Eric Horvitz is a distinguished scientist and managing director at the Microsoft Research Lab at Redmond, Washington. His interests span theoretical and practical challenges with machine learning, inference, and decision making. He has been elected a fellow of AAAI, AAAS, the American Academy of Arts and Sciences, and the National Academy of Engineering, and has been inducted into the CHI Academy. He has served as president of the AAAI, chair of the AAAS Section on Information, Computing, and Communications, and on the NSF CISE Advisory Committee.
Abstract: I will share reflections on promising directions for engaging human intellect and effort at multiple touchpoints in machine learning, including mechanisms for interaction, supervision, and decision support. I will frame opportunities with studies on harnessing the complementary intellect of people and machines, guiding human effort for supervision, interactively refining learning and inference, and generating explanations and visualizations. I will conclude with thoughts on aiming machine learning at human cognition, with an eye on applications and services that leverage inferences about cognitive affordances and biases.

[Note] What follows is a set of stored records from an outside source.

Context: an optimization exercise on an open-source flow, tuned for small area. The choices shown serve that exercise and are no tape-out recipe.
In this exercise RTL edits were held to simulation tests only and were not proved equivalent to the original.
Power figures rest on the tool's default switching activity, not on a simulated workload.

Setup of run A:
==> flow/design.v <==
module tf_crc32_byte (
    input  wire [31:0] crc_in,
    input  wire [7:0]  data,
    output reg  [31:0] crc_out
);
    integer i;
    always @(*) begin
        crc_out = crc_in ^ {24'd0, data};
        for (i = 0; i < 8; i = i + 1) begin
            if (crc_out[0])
                crc_out = (crc_out >> 1) ^ 32'hEDB88320;
            else
                crc_out = crc_out >> 1;
        end
    end
endmodule
module tf_rx (
    input  wire         clk,
    input  wire         rst,         
    input  wire         clear,       
    input  wire         in_valid,    
    input  wire [7:0]   in_data,
    input  wire         tick,        
    output reg          frame_valid,
    output wire [15:0]  frame_id,
    output wire [15:0]  frame_len,
    output wire [7:0]   frame_type,
    output wire [255:0] frame_payload
);
    localparam [3:0] S_SOF  = 4'd0,
                     S_PAY  = 4'd1,
                     S_ID0  = 4'd3,
                     S_ID1  = 4'd4,
                     S_LEN0 = 4'd5,
                     S_LEN1 = 4'd6,
                     S_TYPE = 4'd7,
                     S_HCK0 = 4'd8,     
                     S_HCK3 = 4'd11,
                     S_PCK0 = 4'd12,    
                     S_PCK3 = 4'd15;
    localparam [31:0] CRC_SOF = 32'h5AFA20E4;
    reg [3:0]  st;
    reg [31:0] crc;
    reg        ok;
    reg [4:0]  cur;
    reg [4:0]  idle;
    reg        len_hi;       
    reg [15:0] rx_id;
    reg [5:0]  rx_len;
    reg [7:0]  rx_type;
    reg [7:0]  rx_buf [0:31];
    wire [31:0] crc_next;
    tf_crc32_byte u_crc (.crc_in(crc), .data(in_data), .crc_out(crc_next));
    wire byte_in = in_valid & ~(rst | clear);
    wire ck_st   = st[3];
    reg  [7:0] ck_byte;
    always @(*) begin
        case (st[1:0])
            2'd0: ck_byte = crc[31:24];
            2'd1: ck_byte = crc[23:16];
            2'd2: ck_byte = crc[15:8];
            default: ck_byte = crc[7:0];
        endcase
    end
    wire match = (in_data == ~ck_byte);
    wire [5:0] cur_inc = {1'b0, cur} + 6'd1;
    wire pay_last = (cur_inc == rx_len);
    wire len_bad = len_hi | (in_data > 8'd32);
    always @(posedge clk) begin
        frame_valid <= 1'b0;
        if (rst || clear) begin
            st   <= S_SOF;
            idle <= 5'd0;
        end else if (in_valid) begin
            idle <= 5'd0;
            case (st)
                S_SOF: if (in_data == 8'h01) st <= S_ID0;
                S_ID0, S_ID1, S_LEN0, S_TYPE, S_HCK0, 4'd9, 4'd10,
                S_PCK0, 4'd13, 4'd14:
                    st <= st + 4'd1;
                S_LEN1: st <= len_bad ? S_SOF : S_TYPE;
                S_HCK3: begin
                    if (!(ok && match))
                        st <= S_SOF;
                    else if (rx_len == 6'd0)
                        st <= S_PCK0;
                    else
                        st <= S_PAY;
                end
                S_PAY: if (pay_last) st <= S_PCK0;
                S_PCK3: begin
                    frame_valid <= ok & match;
                    st <= S_SOF;
                end
                default: st <= S_SOF;
            endcase
        end else if (tick && st != S_SOF) begin
            if (idle == 5'd19) begin
                st   <= S_SOF;
                idle <= 5'd0;
            end else begin
                idle <= idle + 5'd1;
            end
        end
    end
    always @(posedge clk) begin
        if (st == S_SOF)
            crc <= CRC_SOF;
        else if (byte_in) begin
            if (st == S_HCK3)
                crc <= 32'hFFFFFFFF;
            else if (!ck_st)
                crc <= crc_next;
        end
        if (byte_in && ck_st)
            ok <= (st[1:0] == 2'd0) ? match : (ok & match);
        if (byte_in && st == S_ID0) rx_id[15:8] <= in_data;
        if (byte_in && st == S_ID1) rx_id[7:0]  <= in_data;
        if (byte_in && st == S_LEN0) len_hi <= (in_data != 8'd0);
        if (byte_in && st == S_LEN1) rx_len <= in_data[5:0];
        if (byte_in && st == S_TYPE) rx_type <= in_data;
        if (byte_in && st == S_HCK3) cur <= 5'd0;
        else if (byte_in && st == S_PAY) cur <= cur_inc[4:0];
        if (byte_in && st == S_PAY) rx_buf[cur] <= in_data;
    end
    assign frame_id   = rx_id;
    assign frame_len  = {10'd0, rx_len};
    assign frame_type = rx_type;
    genvar g;
    generate
        for (g = 0; g < 32; g = g + 1) begin : g_payload
            assign frame_payload[8*g +: 8] = rx_buf[g];
        end
    endgenerate
endmodule
module tf_tx (
    input  wire         clk,
    input  wire         rst,           
    input  wire         role,          
    input  wire         send,
    input  wire         is_response,
    input  wire [15:0]  id_in,
    input  wire [15:0]  len_in,
    input  wire [7:0]   type_in,
    input  wire [255:0] payload_in,
    output wire         ready,
    output reg          ack,
    output reg          status,        
    output reg  [15:0]  frame_id_out,
    output reg          out_valid,
    output wire [7:0]   out_data
);
    localparam [1:0] P_HEAD = 2'd0,    
                     P_HCK  = 2'd1,    
                     P_PAY  = 2'd2,    
                     P_PCK  = 2'd3;    
    reg         peer;
    reg  [14:0] next_id;
    reg  [5:0]  tx_len;        
    reg  [7:0]  tx_type;
    reg  [255:0] ring;
    reg  [1:0]  phase;
    reg  [2:0]  idx;
    reg  [31:0] crc;
    reg         idle_r;        
    wire [15:0] new_id = is_response ? id_in : {peer, next_id};
    wire accept = send & ~out_valid & ~rst;
    wire too_large = (len_in > 16'd32);
    assign ready = idle_r;
    reg [7:0] cur_byte;
    always @(*) begin
        case (phase)
            P_HEAD: begin
                case (idx)
                    3'd0: cur_byte = 8'h01;
                    3'd1: cur_byte = frame_id_out[15:8];
                    3'd2: cur_byte = frame_id_out[7:0];
                    3'd3: cur_byte = 8'h00;
                    3'd4: cur_byte = {2'b00, tx_len};
                    default: cur_byte = tx_type;
                endcase
            end
            P_PAY: cur_byte = ring[22*8 +: 8];
            default: begin
                case (idx[1:0])
                    2'd0: cur_byte = ~crc[31:24];
                    2'd1: cur_byte = ~crc[23:16];
                    2'd2: cur_byte = ~crc[15:8];
                    default: cur_byte = ~crc[7:0];
                endcase
            end
        endcase
    end
    assign out_data = cur_byte;
    wire [31:0] crc_next;
    tf_crc32_byte u_crc (.crc_in(crc), .data(cur_byte), .crc_out(crc_next));
    always @(posedge clk) begin
        ack <= accept;
        if (rst) begin
            peer      <= role;
            next_id   <= 15'd0;
            out_valid <= 1'b0;
            idle_r    <= 1'b1;
        end else if (out_valid) begin
            if (phase == P_PCK && idx[1:0] == 2'd3) begin
                out_valid <= 1'b0;
                idle_r    <= 1'b1;
            end
        end else if (send) begin
            if (!is_response)
                next_id <= next_id + 15'd1;
            out_valid <= ~too_large;
            idle_r    <= too_large;
        end
    end
    always @(posedge clk) begin
        if (accept) begin
            frame_id_out <= new_id;
            status       <= too_large;
            tx_len       <= len_in[5:0];
            tx_type      <= type_in;
        end
        ring <= ({ring[7:0], ring[255:8]} & {256{out_valid}})
              | (payload_in & {256{idle_r}});
        if (!out_valid) begin
            phase <= P_HEAD;
            idx   <= 3'd0;
            crc   <= 32'hFFFFFFFF;
        end else begin
            idx <= idx + 3'd1;
            case (phase)
                P_HEAD: begin
                    crc <= crc_next;
                    if (idx == 3'd5) begin
                        idx   <= 3'd0;
                        phase <= P_HCK;
                    end
                end
                P_HCK: begin
                    if (idx[1:0] == 2'd3) begin
                        crc   <= 32'hFFFFFFFF;
                        phase <= (tx_len == 6'd0) ? P_PCK : P_PAY;
                        idx   <= 3'd0;
                    end
                end
                P_PAY: begin
                    crc    <= crc_next;
                    tx_len <= tx_len - 6'd1;
                    idx    <= 3'd0;
                    if (tx_len == 6'd1)
                        phase <= P_PCK;
                end
                default: ;
            endcase
        end
    end
endmodule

Michael Kearns is a professor in the Computer and Information Science department at the University of Pennsylvania, where he holds the National Center Chair and has joint appointments in the Wharton School.He is founder of Penn's Networked and Social Systems Engineering (NETS) program (www.nets.upenn.edu),and director of Penn's Warren Center for Network and Data Sciences (www.warrencenter.upenn.edu). His research interests include topics in machine learning, algorithmic game theory, social networks, and computational finance. He has consulted extensively in the technology and finance industries.
Abstract: Traditional financial markets have undergone rapid technological change due to increased automation and the introduction of new mechanisms. Such changes have brought with them challenging new problems in algorithmic trading, many of which invite a machine learning approach. In this talk I will examine several algorithmic trading problems, focusing on their novel ML aspects, including limiting market impact, dealing with censored data, and incorporating risk considerations.
Michael I. Jordan is the Pehong Chen Distinguished Professor in the Department of Electrical Engineering and Computer Science and the Department of Statistics at the University of California, Berkeley., His research interests bridge the computational, statistical, cognitive and biological sciences, and have focused in recent years on Bayesian nonparametric analysis, probabilistic graphical models, spectral methods, kernel machines and applications to problems in distributed computing systems, natural language processing, signal processing and statistical genetics. Prof. Jordan is a member of the National Academy of Sciences, a member of the National Academy of Engineering and a member of the American Academy of Arts and Sciences. He is a Fellow of the American Association for the Advancement of Science., He has been named a Neyman Lecturer and a Medallion Lecturer by the Institute of Mathematical Statistics, and has received the ACM/AAAI Allen Newell Award. He is a Fellow of the AAAI, ACM, ASA, CSS, IMS, IEEE and SIAM.
Abstract: The rapid growth in the size and scope of datasets in science and technology has created a need for novel foundational perspectives on data analysis that blend the statistical and computational sciences. That classical perspectives from these fields are not adequate to address emerging problems in "Big Data" is apparent from their sharply divergent nature at an elementary level---in computer science, the growth of the number of data points is a source of "complexity" that must be tamed via algorithms or hardware, whereas in statistics, the growth of the number of data points is a source of "simplicity" in that inferences are generally stronger and asymptotic results or concentration theorems can be invoked. We present several research vignettes on topics at the computation/statistics interface, an interface that we aim to characterize in terms of theoretical tradeoffs between statistical risk, amount of data and "externalities" such as computation, communication and privacy. [Joint work with Venkat Chandrasekaran, John Duchi, Martin Wainwright and Yuchen Zhang.]